Devant la Préfecture de Dijon, les syndicats, CGT et CFDT en tête, demandent une augmentation globale des effectifs, une revalorisation de leur rémunération ainsi que l'amélioration globale des conditions de travail. 

Parmi les manifestants, Bénédicte, drapeau en main, est sage-femme depuis 21 ans. Depuis plusieurs années, elle constate une évolution dans son métier. J'ai senti mon métier changer quand j'ai dû acquérir de nouvelles compétences. Cela s'est vraiment technicisé et complexifié à outrance d'un point de vue administratif. Moi j'ai appris à faire du soin et aujourd'hui on me demande de faire du chiffre, c'est insupportable, raconte celle qui travaille à l'hôpital de Semur-en-Auxois. Quand on choisit un métier comme sage-femme, on le fait par amour des gens, de l'humain et devoir être rentable ce n'est pas acceptable. "

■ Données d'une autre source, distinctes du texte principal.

## src/hdl/odic_pkg.sv

```systemverilog
// shared types and constants of the one-dimensional image convolver
package odic_pkg;

  localparam int MAX_WIDTH_DEF = 1024;
  localparam int HALF_MAX_DEF  = 3;
  localparam int COEF_FRAC     = 14;
  localparam int MAX_HEIGHT    = 1024;
  localparam int ROW_W         = $clog2(MAX_HEIGHT);
  localparam int PIX_W         = 24;
  localparam int CH_W          = 8;
  localparam int COEF_W        = 16;
  localparam int DIM_W         = 11;
  localparam int CFG_IDX_W     = 3;
  localparam int CFG_DATA_W    = 64;
  localparam int QUEUE_DEPTH   = 4;
  localparam int QCNT_W        = $clog2(QUEUE_DEPTH + 1);

  localparam logic CMD_PIXEL = 1'b0;
  localparam logic CMD_DRAIN = 1'b1;

  typedef enum logic [CFG_IDX_W-1:0] {
    REG_WIDTH     = 3'd0,
    REG_HEIGHT    = 3'd1,
    REG_DIRECTION = 3'd2,
    REG_HALF      = 3'd3,
    REG_COEF_LO   = 3'd4,
    REG_COEF_HI   = 3'd5
  } reg_idx_e;

  typedef struct packed {
    logic                  we;
    logic [CFG_IDX_W-1:0]  idx;
    logic [CFG_DATA_W-1:0] data;
  } cfg_wr_t;

  typedef struct packed {
    logic [QCNT_W-1:0] count;
    logic              not_empty;
  } q_stat_t;

endpackage

```

## src/hdl/odic_queue.sv

```systemverilog
// short job queue between front and back
module odic_queue #(
  parameter int W = 169
) (
  input  logic              clk_i,
  input  logic              rst_ni,
  input  logic              push_i,
  input  logic [W-1:0]      data_i,
  input  logic              pop_i,
  output logic [W-1:0]      data_o,
  output odic_pkg::q_stat_t stat_o
);

  localparam int DEPTH = odic_pkg::QUEUE_DEPTH;
  localparam int PTW   = $clog2(DEPTH);
  localparam int CNW   = odic_pkg::QCNT_W;

  logic [W-1:0]   mem_q [DEPTH];
  logic [PTW-1:0] wptr_q, rptr_q;
  logic [CNW-1:0] count_q;

  always_ff @(posedge clk_i or negedge rst_ni) begin
    if (!rst_ni) begin
      wptr_q  <= '0;
      rptr_q  <= '0;
      count_q <= '0;
    end else begin
      if (push_i) begin
        wptr_q <= (wptr_q == PTW'(DEPTH - 1)) ? '0 : wptr_q + 1'b1;
      end
      if (pop_i) begin
        rptr_q <= (rptr_q == PTW'(DEPTH - 1)) ? '0 : rptr_q + 1'b1;
      end
      count_q <= count_q + CNW'(push_i) - CNW'(pop_i);
    end
  end

  always_ff @(posedge clk_i) begin
    if (push_i) begin
      mem_q[wptr_q] <= data_i;
    end
  end

  assign data_o           = mem_q[rptr_q];
  assign stat_o.count     = count_q;
  assign stat_o.not_empty = (count_q != '0);

  a_no_overflow: assert property (@(posedge clk_i) disable iff (!rst_ni)
    (push_i && !pop_i) |-> (32'(count_q) < DEPTH))
    else $error("queue overflow");

endmodule

```
--- src/twd_pkg.sv ---
// ----------------------------------------------------------------------------
// twd_pkg
// Shared types and constants of the tile window decomposer: request and
// result payloads, crop margin group, status codes and register indexes.
// ----------------------------------------------------------------------------
package twd_pkg;

  localparam int unsigned IN_W      = 32;
  localparam int unsigned OUT_IDX_W = 32;
  localparam int unsigned TSIZE_W   = 13;
  localparam int unsigned CROP_W    = 12;
  localparam int unsigned LIM_W     = 4;
  localparam int unsigned CFG_IDX_W = 2;
  localparam int unsigned DIV_BPS   = 4;

  localparam logic [TSIZE_W-1:0] TILE_MAX  = 13'd4096;
  localparam logic [TSIZE_W-1:0] TILE_RST  = 13'd256;

  localparam logic [CFG_IDX_W-1:0] REG_TILE_WIDTH  = 2'd0;
  localparam logic [CFG_IDX_W-1:0] REG_TILE_HEIGHT = 2'd1;
  localparam logic [CFG_IDX_W-1:0] REG_MAX_TILES_X = 2'd2;
  localparam logic [CFG_IDX_W-1:0] REG_MAX_TILES_Y = 2'd3;

  typedef enum logic [1:0] {
    ST_OK       = 2'd0,
    ST_EMPTY    = 2'd1,
    ST_TOO_MANY = 2'd2
  } status_e;

  typedef struct packed {
    logic signed [IN_W-1:0] win_xmin;
    logic signed [IN_W-1:0] win_ymin;
    logic signed [IN_W-1:0] win_xmax;
    logic signed [IN_W-1:0] win_ymax;
  } twd_req_t;

  typedef struct packed {
    logic [CROP_W-1:0] left;
    logic [CROP_W-1:0] top;
    logic [CROP_W-1:0] right;
    logic [CROP_W-1:0] bottom;
  } twd_crop_t;

  typedef struct packed {
    status_e                     status;
    logic signed [OUT_IDX_W-1:0] tile_col;
    logic signed [OUT_IDX_W-1:0] tile_row;
    logic [CROP_W-1:0]           crop_left;
    logic [CROP_W-1:0]           crop_top;
    logic [CROP_W-1:0]           crop_right;
    logic [CROP_W-1:0]           crop_bottom;
    logic                        last;
  } twd_res_t;

endpackage

--- src/twd_div_lane.sv ---
// ----------------------------------------------------------------------------
// twd_div_lane
// Pipelined restoring divider: unsigned dividend by a 13-bit tile size,
// DIV_BPS quotient bits per stage, all stages advance together on adv_i.
// ----------------------------------------------------------------------------
module twd_div_lane #(
  parameter int unsigned CW = 32
) (
  input  logic                         clk_i,
  input  logic                         adv_i,
  input  logic [CW-1:0]                dvd_i,
  input  logic [twd_pkg::TSIZE_W-1:0]  dvs_i,
  output logic [CW-1:0]                quo_o,
  output logic [twd_pkg::CROP_W-1:0]   rem_o
);
  import twd_pkg::*;

  localparam int unsigned NS = (CW + DIV_BPS - 1) / DIV_BPS;
  localparam int unsigned DW = NS * DIV_BPS;
  localparam int unsigned RW = CROP_W;

  logic [DW-1:0] dvd_in [NS];
  logic [DW-1:0] quo_in [NS];
  logic [RW-1:0] rem_in [NS];
  logic [DW-1:0] dvd_d  [NS];
  logic [DW-1:0] quo_d  [NS];
  logic [RW-1:0] rem_d  [NS];
  logic [DW-1:0] dvd_q  [NS];
  logic [DW-1:0] quo_q  [NS];
  logic [RW-1:0] rem_q  [NS];

  for (genvar k = 0; k < NS; k++) begin : g_stage
    if (k == 0) begin : g_first
      assign dvd_in[k] = DW'(dvd_i);
      assign quo_in[k] = '0;
      assign rem_in[k] = '0;
    end else begin : g_next
      assign dvd_in[k] = dvd_q[k-1];
      assign quo_in[k] = quo_q[k-1];
      assign rem_in[k] = rem_q[k-1];
    end

    always_comb begin : p_step
      logic [DW-1:0] dd;
      logic [DW-1:0] qq;
      logic [RW-1:0] rr;
      logic [RW:0]   t;
      logic [RW:0]   s;
      dd = dvd_in[k];
      qq = quo_in[k];
      rr = rem_in[k];
      for (int b = 0; b < DIV_BPS; b++) begin
        // bring down the next dividend bit, msb first
        t  = {rr, dd[DW-1]};
        dd = dd << 1;
        s  = t - dvs_i;
        if (t >= dvs_i) begin
          rr = s[RW-1:0];
          qq = {qq[DW-2:0], 1'b1};
        end else begin
          rr = t[RW-1:0];
          qq = {qq[DW-2:0], 1'b0};
        end
      end
      dvd_d[k] = dd;
      quo_d[k] = qq;
      rem_d[k] = rr;
    end

    always_ff @(posedge clk_i) begin
      if (adv_i) begin
        dvd_q[k] <= dvd_d[k];
        quo_q[k] <= quo_d[k];
        rem_q[k] <= rem_d[k];
      end
    end
  end

  assign quo_o = quo_q[NS-1][CW-1:0];
  assign rem_o = rem_q[NS-1];

endmodule

--- config.mk ---
export PLATFORM = sky130hd
export DESIGN_NAME = twd_div_lane
export DESIGN_NICKNAME = d
export VERILOG_FILES = /design/src/twd_pkg.sv /design/src/twd_div_lane.sv
export SDC_FILE = /design/constraint.sdc
export NUM_CORES = 1
export LEC_CHECK = 0
export ABC_AREA = 1
export BUFFER_PORTS_ARGS = -buffer_cell sky130_fd_sc_hd__buf_2
export CORE_MARGIN = 1.5
export CORE_UTILIZATION = 60
export CTS_CLUSTER_SIZE = 10
export DETAILED_ROUTE_END_ITERATION = 12
export PLACE_DENSITY = 0.88
export SLEW_MARGIN = 5
export SYNTH_ARGS = -nofsm -noshare
export SYNTH_HDL_FRONTEND = slang
export SYNTH_SLANG_ARGS = --single-unit
--- constraint.sdc ---
create_clock -name clk_i -period 20 [get_ports clk_i]
set_input_delay 2 -clock clk_i [delete_from_list [all_inputs] [get_ports clk_i]]
set_output_delay 2 -clock clk_i [all_outputs]
set_load 0.02 [all_outputs]
==> impl_metrics.toml <==
[run_status]
outcome = "finished, final reports clean"

[setup_path]
critPathMostFrequentCell = "nand2_1"
crit_path_top_delay_cell = "nor2_1"
cp.arrival_ns = 11.33
path_max_fanout = 34
endpoint_kind = "flip-flop"
crit_required_ns = 20.32
critPathLaunchType = "input port"
critPathKind = "in2reg"
critPathMaxStageDelay_ns = 0.65

[floorplanning]
fp.dieW_um = 247.1
die-area_um2 = 61050
num_rows = 89
pin_count = 91
start_util = 0.6068
chipHeight_um = 247.1
core_um2 = 58910

[synth]
synthTopCellsByArea = "edfxtp_1 (30%), nand2_1 (16%), ha_1 (14%), nand3_1 (7.1%), inv_1 (6.6%)"
ys_seq_area_frac = 0.2957
syn_avg_cell_area_um2 = 7.330
synth.largest_area_cell = "edfxtp_1"
syn-cell-area_um2 = 35750
syn_inst = 4877
synth_cell_types = 55
synth_fp_nets = 5360
synth.top_cell.area_share = 0.2957
yosys_warnings = 0
ys_seq_elements = 352

[timing]
fin_skew_ns = 0.03280
worstMarginPinSlew_ns = 0.9822
period_share = 0.5503
clock.fmax_mhz = 90.86
setup-tns-final_ns = 0
final-setup-viol-count = 0
rsz0062_at_grt = "false"
layout_min_cycle_time_ns = 11.01
hold_violations = 0
slew_headroom = 0.3452
maxSlewViolCount = 0

[cells_and_area]
final_common_cell = "nand2_1"
stdcell_area_um2 = 38160
multiInputGateArea_um2 = 22290
layout_common_cells = "nand2_1 (1494), inv_1 (619), nand3_1 (507)"
layout.area.seq_um2 = 10570
num_antenna_cells = 0
layout-drive-gt1-share = 0.05973
final.fill_count = 4993
syn_to_final_growth_pct = 6.738
finalNetCount = 5438

[clock_network]
post_cts_buffers = 0
root_buffer = "clkbuf_16"
insertion_delay_ns = 0.60
cts_tree = "built"
cts_sinks = 352
clockBufferDepth = 3
cts_hold_buf = 0
numCtsBuffers = 44
ctsResizeCount = 0
cts_max_level = 2
clkSlewWorstSetupHoldPaths_ns = 0.07

[route]
post_drt_wl_per_cell_um = 15.94
avgViaCountPerCell = 5.698
drc_errors = 0
ant_nets = 0
via_count = 32735
dr.pass1.iters = 6
drt_iter0_drc = 2903
drt_wl_total_um = 91560

[global_routing]
grt-ovfl-total = 0
grt_util_all_layers = 0.2993
grt_pass1_wl_um = 148800
grt_max_degree = 82
antenna_found_initial = 1
grt_pass1_vias = 30608

[run]
maxCapViolations = 0

[hold_path]
hp-class = "reg2reg"

[placed_design]
port_buffers = 90
gp_congestion = 0.9572
dpl.hpwl_um = 68450
place_area_um2 = 36850
-- registers in the layout (all words and copies together), names as in the netlist --
| name | cells |
|---|---|
| quo_q | 144 |
| rem_q | 96 |
| dvd_q | 112 |
-- synth_stat cells (all sizes together) --
| library cell | count |
|---|---|
| nand4 | 85 |
| buf | 78 |
| o21ai | 127 |
| a21oi | 295 |
| o31ai | 1 |
| o21bai | 12 |
| ha | 405 |
| clkbuf | 1 |
| inv | 638 |
| nor3b | 5 |
| and2 | 100 |
| fa | 31 |
| nand2 | 1515 |
| nand3 | 540 |
| a21boi | 32 |
| and3 | 1 |
| a31oi | 16 |
| a21o | 34 |
| o21a | 13 |
| nor3 | 17 |
| clkinv | 1 |
| o2111ai | 2 |
| o211ai | 4 |
| or2 | 27 |
| nor4 | 8 |
| nor2 | 266 |
| nand3b | 53 |
| xor2 | 119 |
| xnor2 | 99 |
| edfxtp | 352 |
-- path summary, 6_finish.rpt --
kind | slack, ns | from | end | depth (start not counted)
min | 0.41 | quo_q[0][106]$_DFFE_PP_ | quo_q[1][14]$_DFFE_PP_ | 0
max reg2reg | 11.20 | rem_q[0][29]$_DFFE_PP_ | rem_q[0][45]$_DFFE_PP_ | 39
max | 8.99 | dvs_i[1] | rem_q[1][9]$_DFFE_PP_ | 41
min reg2reg | 0.41 | quo_q[0][106]$_DFFE_PP_ | quo_q[1][14]$_DFFE_PP_ | 0
-- critical path: cells and delay by family --
family	cells	cell delay, ns
adders and majority gates	4	1.32
buffers and inverters	9	2.47
AOI/OAI and AO/OA	6	0.92
and+or+nand+nor	22	4.53
-- layer usage --
metal  share of wire  track usage  wire length, um  vias to the layer above
li1                -            -                -                    16380
met1            0.43       0.3869            39140                    14846
met2            0.46       0.5035            42120                     1217
met3           0.068      0.03864             6223                      290
met4           0.044       0.1250             4060                        2
met5         0.00019            0               17                        -
-- cell families (layout without fill, tap and decap cells) --
| group | after synthesis | in the layout | share of synthesized area |
|---|---|---|---|
| flip-flops | 352 | 352 | 0.2957 |
| AO/OA/AOI/OAI | 536 | 536 | 0.08470 |
| AND/OR/NAND/NOR | 2617 | 2617 | 0.3263 |
| adder cells (fa/ha/maj) | 436 | 436 | 0.1591 |
| XOR/XNOR | 218 | 218 | 0.05341 |
| buffers and inverters | 718 | 813 | 0.08075 |
-- final cells by class --
cell class / count / share of cell area
Multi-Input combinational cell: 3807 / 0.5842
Clock inverter: 15 / 0.004525
Inverter: 639 / 0.06290
Sequential cell: 352 / 0.2770
Timing Repair Buffer: 111 / 0.01620
Clock buffer: 48 / 0.02981
Tap cell: 773 / 0.02535
-- through the flow --
stage,hold WS (ns),utilization,std cells,setup WS (ns)
2_1_floorplan,0.4003,-,4877,11.20
3_3_place_gp,0.4003,0.6255,5682,8.720
3_5_place_dp,0.4045,0.6255,5682,8.492
4_1_cts,0.4077,0.6477,5745,9.090
5_1_grt,0.4189,0.6477,5745,8.158
6_report,0.4108,0.6477,5745,8.994
Power is not shown: default switching activity piles up to over one toggle a cycle in this logic, so the estimate is an artifact.
## src/twd_pkg.sv

```systemverilog
// ----------------------------------------------------------------------------
// twd_pkg
// Shared types and constants of the tile window decomposer: request and
// result payloads, crop margin group, status codes and register indexes.
// ----------------------------------------------------------------------------
package twd_pkg;

  localparam int unsigned IN_W      = 32;
  localparam int unsigned OUT_IDX_W = 32;
  localparam int unsigned TSIZE_W   = 13;
  localparam int unsigned CROP_W    = 12;
  localparam int unsigned LIM_W     = 4;
  localparam int unsigned CFG_IDX_W = 2;
  localparam int unsigned DIV_BPS   = 4;

  localparam logic [TSIZE_W-1:0] TILE_MAX  = 13'd4096;
  localparam logic [TSIZE_W-1:0] TILE_RST  = 13'd256;

  localparam logic [CFG_IDX_W-1:0] REG_TILE_WIDTH  = 2'd0;
  localparam logic [CFG_IDX_W-1:0] REG_TILE_HEIGHT = 2'd1;
  localparam logic [CFG_IDX_W-1:0] REG_MAX_TILES_X = 2'd2;
  localparam logic [CFG_IDX_W-1:0] REG_MAX_TILES_Y = 2'd3;

  typedef enum logic [1:0] {
    ST_OK       = 2'd0,
    ST_EMPTY    = 2'd1,
    ST_TOO_MANY = 2'd2
  } status_e;

  typedef struct packed {
    logic signed [IN_W-1:0] win_xmin;
    logic signed [IN_W-1:0] win_ymin;
    logic signed [IN_W-1:0] win_xmax;
    logic signed [IN_W-1:0] win_ymax;
  } twd_req_t;

  typedef struct packed {
    logic [CROP_W-1:0] left;
    logic [CROP_W-1:0] top;
    logic [CROP_W-1:0] right;
    logic [CROP_W-1:0] bottom;
  } twd_crop_t;

  typedef struct packed {
    status_e                     status;
    logic signed [OUT_IDX_W-1:0] tile_col;
    logic signed [OUT_IDX_W-1:0] tile_row;
    logic [CROP_W-1:0]           crop_left;
    logic [CROP_W-1:0]           crop_top;
    logic [CROP_W-1:0]           crop_right;
    logic [CROP_W-1:0]           crop_bottom;
    logic                        last;
  } twd_res_t;

endpackage

```

## src/twd_emit.sv

```systemverilog
// ----------------------------------------------------------------------------
// twd_emit
// Tile walker: takes one classified window and sends its results row by
// row through the output register, one per clock.
// ----------------------------------------------------------------------------
module twd_emit #(
  parameter int unsigned QW = 33,
  parameter int unsigned IW = 3
) (
  input  logic                     clk_i,
  input  logic                     rst_ni,
  input  logic                     ld_i,
  input  twd_pkg::status_e         st_i,
  input  logic signed [QW-1:0]     col0_i,
  input  logic signed [QW-1:0]     row0_i,
  input  logic [IW-1:0]            xl_i,
  input  logic [IW-1:0]            yl_i,
  input  twd_pkg::twd_crop_t       crop_i,
  output logic                     take_o,
  output logic                     res_valid_o,
  output twd_pkg::twd_res_t        res_o
);
  import twd_pkg::*;

  localparam int unsigned SW = (QW > OUT_IDX_W) ? QW : OUT_IDX_W;

  logic                 act_d, act_q;
  logic [IW-1:0]        x_d, x_q;
  logic [IW-1:0]        y_d, y_q;
  status_e              st_q;
  logic signed [QW-1:0] col0_q, row0_q;
  logic [IW-1:0]        xl_q, yl_q;
  twd_crop_t            crop_q;
  logic                 res_v_q;
  twd_res_t             res_d, res_q;
  logic                 last_now;
  logic [SW-1:0]        col_w, row_w;

  assign last_now = (x_q == xl_q) && (y_q == yl_q);
  assign take_o   = !act_q || last_now;

  assign col_w = SW'(col0_q) + SW'(x_q);
  assign row_w = SW'(row0_q) + SW'(y_q);

  always_comb begin
    res_d.status      = st_q;
    res_d.tile_col    = col_w[OUT_IDX_W-1:0];
    res_d.tile_row    = row_w[OUT_IDX_W-1:0];
    res_d.crop_left   = (x_q == '0)   ? crop_q.left   : '0;
    res_d.crop_top    = (y_q == '0)   ? crop_q.top    : '0;
    res_d.crop_right  = (x_q == xl_q) ? crop_q.right  : '0;
    res_d.crop_bottom = (y_q == yl_q) ? crop_q.bottom : '0;
    res_d.last        = last_now;
  end

  always_comb begin
    act_d = act_q;
    x_d   = x_q;
    y_d   = y_q;
    if (act_q && !last_now) begin
      if (x_q == xl_q) begin
        x_d = '0;
        y_d = y_q + 1'b1;
      end else begin
        x_d = x_q + 1'b1;
      end
    end else begin
      act_d = ld_i;
      x_d   = '0;
      y_d   = '0;
    end
  end

  always_ff @(posedge clk_i or negedge rst_ni) begin
    if (!rst_ni) begin
      act_q   <= 1'b0;
      x_q     <= '0;
      y_q     <= '0;
      res_v_q <= 1'b0;
    end else begin
      act_q   <= act_d;
      x_q     <= x_d;
      y_q     <= y_d;
      res_v_q <= act_q;
    end
  end

  always_ff @(posedge clk_i) begin
    if (ld_i) begin
      st_q   <= st_i;
      col0_q <= col0_i;
      row0_q <= row0_i;
      xl_q   <= xl_i;
      yl_q   <= yl_i;
      crop_q <= crop_i;
    end
    if (act_q) begin
      res_q <= res_d;
    end
  end

  assign res_valid_o = res_v_q;
  assign res_o       = res_q;

  a_err_is_last: assert property (@(posedge clk_i) disable iff (!rst_ni)
    res_valid_o && res_o.status != ST_OK |-> res_o.last)
    else $error("error result without last");

  a_ld_when_free: assert property (@(posedge clk_i) disable iff (!rst_ni)
    ld_i |-> take_o)
    else $error("window loaded while walker busy");

  a_walk_bound: assert property (@(posedge clk_i) disable iff (!rst_ni)
    act_q |-> (x_q <= xl_q && y_q <= yl_q))
    else $error("tile walk past last tile");

  a_ld_restart: assert property (@(posedge clk_i) disable iff (!rst_ni)
    ld_i |=> act_q && x_q == '0 && y_q == '0)
    else $error("walk did not restart at first tile");

endmodule

```
==> config.mk <==
export PLATFORM = sky130hd
export DESIGN_NAME = capability_matched_job_dispatcher
export DESIGN_NICKNAME = d
export VERILOG_FILES = /design/src/rtl/cmjd_pkg.sv /design/src/rtl/capability_matched_job_dispatcher.sv /design/src/rtl/cmjd_cmp.sv
export SDC_FILE = /design/constraint.sdc
export NUM_CORES = 2
export LEC_CHECK = 0
export BUFFER_PORTS_ARGS = -buffer_cell sky130_fd_sc_hd__buf_2
export CORE_ASPECT_RATIO = 1.75
export CORE_MARGIN = 2
export CORE_UTILIZATION = 58
export CTS_BUF_LIST = sky130_fd_sc_hd__clkbuf_4
export CTS_CLUSTER_DIAMETER = 200
export DETAILED_ROUTE_END_ITERATION = 12
export GPL_TIMING_DRIVEN = 0
export PLACE_DENSITY = 0.74
export SYNTH_ARGS = -nofsm -noshare
export SYNTH_HDL_FRONTEND = slang
export SYNTH_SLANG_ARGS = --single-unit
export TNS_END_PERCENT = 20
==> constraint.sdc <==
create_clock -name i_clk -period 12.3 [get_ports i_clk]
set_input_delay 3.075 -clock i_clk [delete_from_list [all_inputs] [get_ports i_clk]]
set_output_delay 3.075 -clock i_clk [all_outputs]
set_load 0.03 [all_outputs]
==> config.mk <==
export PLATFORM = sky130hd
export DESIGN_NAME = least_loaded_worker_pool_unit
export DESIGN_NICKNAME = d
export VERILOG_FILES = /design/src/rtl/core/llwp_pkg.sv /design/src/rtl/core/llwp_ctrl.sv /design/src/rtl/core/llwp_dp.sv /design/src/rtl/core/least_loaded_worker_pool_unit.sv
export SDC_FILE = /design/constraint.sdc
export NUM_CORES = 1
export LEC_CHECK = 0
export ABC_AREA = 1
export BUFFER_PORTS_ARGS = -buffer_cell sky130_fd_sc_hd__buf_4
export CAP_MARGIN = 20
export CORE_MARGIN = 5
export CORE_UTILIZATION = 58
export CTS_BUF_LIST = sky130_fd_sc_hd__clkbuf_4
export DETAILED_ROUTE_END_ITERATION = 16
export PLACE_DENSITY_LB_ADDON = 0.2
export REMOVE_ABC_BUFFERS = 1
export SLEW_MARGIN = 20
export SYNTH_ARGS = -nofsm -noshare
export SYNTH_HDL_FRONTEND = slang
export SYNTH_SLANG_ARGS = --single-unit
==> constraint.sdc <==
create_clock -name i_clk -period 3.5 [get_ports i_clk]
set_input_delay 0.7 -clock i_clk [delete_from_list [all_inputs] [get_ports i_clk]]
set_output_delay 0.7 -clock i_clk [all_outputs]
set_load 0.05 [all_outputs]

Plus loin, Clémence, 23 ans, et Annaelle, 22 ans, sont étudiantes en quatrième année d'études de sages-femmes. Toutes deux sont venues pour " défendre les droits de leur futur métier. " Après plusieurs stages pratiques au CHU de Dijon, elles constatent déjà les difficultés auxquelles font face leurs collègues et bientôt elles aussi. " Il manque beaucoup de personnel dans les services et on ne peut pas prendre en charge les patientes de manière correcte. Il manque de temps, de matériel... C'est dur la pression qu'il y a sur nos épaules " concède Clémence. 

Annaelle se souvient d'un moment particulièrement révélateur pendant un de ses stages : " Il arrive que deux femmes accouchent dans deux salles différentes et que l'on soit seule pour gérer les deux. On se retrouve à faire l'accouchement d'une patiente qui n'était pas la nôtre car la collègue qui s'en occupait est trop chargée. On ne connait pas la dame et on s'occupe d'elle sur le tard comme ça ! ".

 

" Alors que la charge de travail augmente, le temps consacré aux patients diminue "

Plus qu'un manque de reconnaissance et d'accompagnement dans leur service, les sages-femmes craignent d'être devenues transparentes aux yeux de leurs concitoyens. Après dix ans de métier, Bérénice s'indigne de ce " manque de reconnaissance globale " des sages-femmes en France. " On lutte pour faire connaitre ce métier qui est beau et qui doit être défendu pour continuer d'exister. "

Dans son travail au quotidien au CHU de Dijon, la maïeuticienne dénonce le manque de temps et de moyens : " Il y a une demande croissante de physiologie, d'accompagnement des mamans, des couples mais on n'a pas plus de personnel ni de temps. Alors que la charge de travail augmente, le temps consacré aux patients diminue. À partir du moment où on est frustré de ne pas avoir plus de temps avec nos patientes et que l'on redoute le fait qu'elles nous posent plus de questions parce qu'on n'aura pas le temps d'y répondre, là on se dit que l'on n'est pas satisfaite de notre métier. "

La déception du Ségur de la Santé

Surtout, toutes les professionnelles interrogées estiment que le Ségur de la Santé a accouché d'une souris

" Le Ségur a été la goutte d'eau qui a fait déborder le vase, tranche Bénédicte, sage-femme à l'hopital de Semur-en-Auxois. On n'a pas été reconnu par le ministère, cela fait des années que ça dure mais là c'est vraiment trop. Au Ségur on a eu une revalorisation de base, la même que les femmes de ménage et les infirmières. C'est vraiment mépriser nos compétences médicales. Cela dure depuis des années. "

Elle poursuit : " Malheureusement je n'attends presque plus grand chose personnellement. J'espère que cela va bouger mais c'est pas aujourd'hui que ça va bouger. Ca va mettre du temps. "

De son côté, la relève se dit prête. " Il faut être déterminée sinon on ne fait pas ce métier, expliquent Clémence et Annaelle. Tout ce que l'on voit du métier ne nous motive pas vraiment, hormi la passion. On sait ce qui nous attend donc on va y aller. Mais des choses peuvent et doivent s'améliorer et c'est pour cela qu'on est là " concluent les deux étudiantes, déterminées.